Одним словом, они сделались неразлучны.

Он даже столовался теперь вместе с нею и ее братом в директорском фургоне. Остальные циркачи прозвали его «Любимчиком», но Павлу было все равно. Он больше ни с кем из них не свел знакомства – да не больно и хотелось. Лишь чернокожий силач Вилли внушал приязнь своим кротким нравом, но он всегда держался особняком, почему-то пуще всех избегая Клары, хотя она, в отличие от своего брата, всегда была к нему ласкова. По ее словам, Вилли был родом из какого-то южноамериканского штата и привык опасаться белых. Павел, впрочем, подозревал, что бедный негр тайно влюблен в нее.

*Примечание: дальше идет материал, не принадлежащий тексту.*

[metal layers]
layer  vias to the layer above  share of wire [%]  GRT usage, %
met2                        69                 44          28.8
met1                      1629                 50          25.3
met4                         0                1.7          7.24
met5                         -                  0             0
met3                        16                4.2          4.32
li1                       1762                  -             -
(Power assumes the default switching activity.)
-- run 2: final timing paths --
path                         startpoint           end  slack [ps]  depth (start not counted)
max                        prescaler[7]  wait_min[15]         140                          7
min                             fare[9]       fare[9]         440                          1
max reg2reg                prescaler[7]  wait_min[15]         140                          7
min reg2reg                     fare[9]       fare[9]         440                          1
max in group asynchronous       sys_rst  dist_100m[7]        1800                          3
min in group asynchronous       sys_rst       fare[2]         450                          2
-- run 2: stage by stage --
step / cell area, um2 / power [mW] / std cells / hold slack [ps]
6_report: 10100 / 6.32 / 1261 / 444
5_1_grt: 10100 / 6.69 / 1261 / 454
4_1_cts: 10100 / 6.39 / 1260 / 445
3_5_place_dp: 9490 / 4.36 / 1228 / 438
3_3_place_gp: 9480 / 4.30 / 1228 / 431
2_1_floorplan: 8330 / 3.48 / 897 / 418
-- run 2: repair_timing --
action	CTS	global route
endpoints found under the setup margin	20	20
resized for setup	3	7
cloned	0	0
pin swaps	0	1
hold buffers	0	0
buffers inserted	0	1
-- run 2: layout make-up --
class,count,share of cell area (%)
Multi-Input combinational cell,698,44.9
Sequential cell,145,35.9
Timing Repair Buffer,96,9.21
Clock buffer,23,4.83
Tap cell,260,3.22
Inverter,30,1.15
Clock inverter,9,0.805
===== src/rtl/seven_segment_decoder_hex_to_seg.sv =====
// Hex digit to active-low segment lines (bit order g..a); purely combinational,
// zero latency, no flow control.
module hex_to_seg
    import seven_segment_pkg::*;
(
    input  logic [3:0]          num_i,
    output logic [NUM_SEGS-1:0] seg_n_o
);

    assign seg_n_o = seg_active_low(num_i);

endmodule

Но когда он завел об этом речь, Клара поспешила сменить тему.

Он прекрасно понимал Вилли.

Не раз и не два он ловил себя на том, что забывает о своей истинной цели. Цирковая жизнь во всем ее противоречивом, неприглядном очаровании захватила его с головой. А мысли о губернаторе все настойчивей вытесняла собою Клара. Он не мог нарадоваться, что Шульц пока что не репетирует ужасный номер со слоном.

– Как вы можете подвергать свою сестру такому риску? – однажды спросил он директора за ужином.

Шульц лишь усмехнулся, а Клара сказала:

– Вы не знаете нашего Господина Элефанта. Он скорее сам умрет, чем причинит мне вред.

– Поразительно, насколько он кроток при его силе! – добавил Шульц.

– И все же при известных обстоятельствах он вас отшвырнул, – не без ехидства заметил Павел.

Директор, похоже, ничуть не обиделся.

– Именно отшвырнул, хотя один удар его хобота мог бы раздробить грудь мужчине куда более крепкого сложения. Причем я, как вы сами могли видеть, усердно напрашивался. Чего уж говорить о нашем папеньке, – он скорчил гримасу, – видели бы вы, как он терзал бедное животное! Хотел обучить его стоять на голове, это немолодого слона-то. А когда ничего не вышло, решил угостить булкой с цианистым калием… Чтобы спасти нашего друга, мы и придумали этот номер.

– Генрих придумал! – с гордостью уточнила Клара. – Вычитал в одной из своих книжек. Он много читает, не то что я.

– Слыхали о такой затее, как казнь слонами? Восточные правители знали немало способов вселять ужас в сердца своих подданных, но казнь слонами по праву считалась одним из самых зловещих. – Шульц выдержал эффектную паузу и продолжал: – Хорошо натасканный слон-палач мог пытать приговоренного днями и даже неделями, дробя ему кости и хоботом выворачивая суставы. Некоторых несчастных четвертовали, прижимая ногой к земле и отрывая конечности – собственно, в природе слоны именно так расправляются с не в меру дерзкими хищниками. Чаще же слон либо протыкал человека бивнями, либо делал то же самое, что вы видели на арене.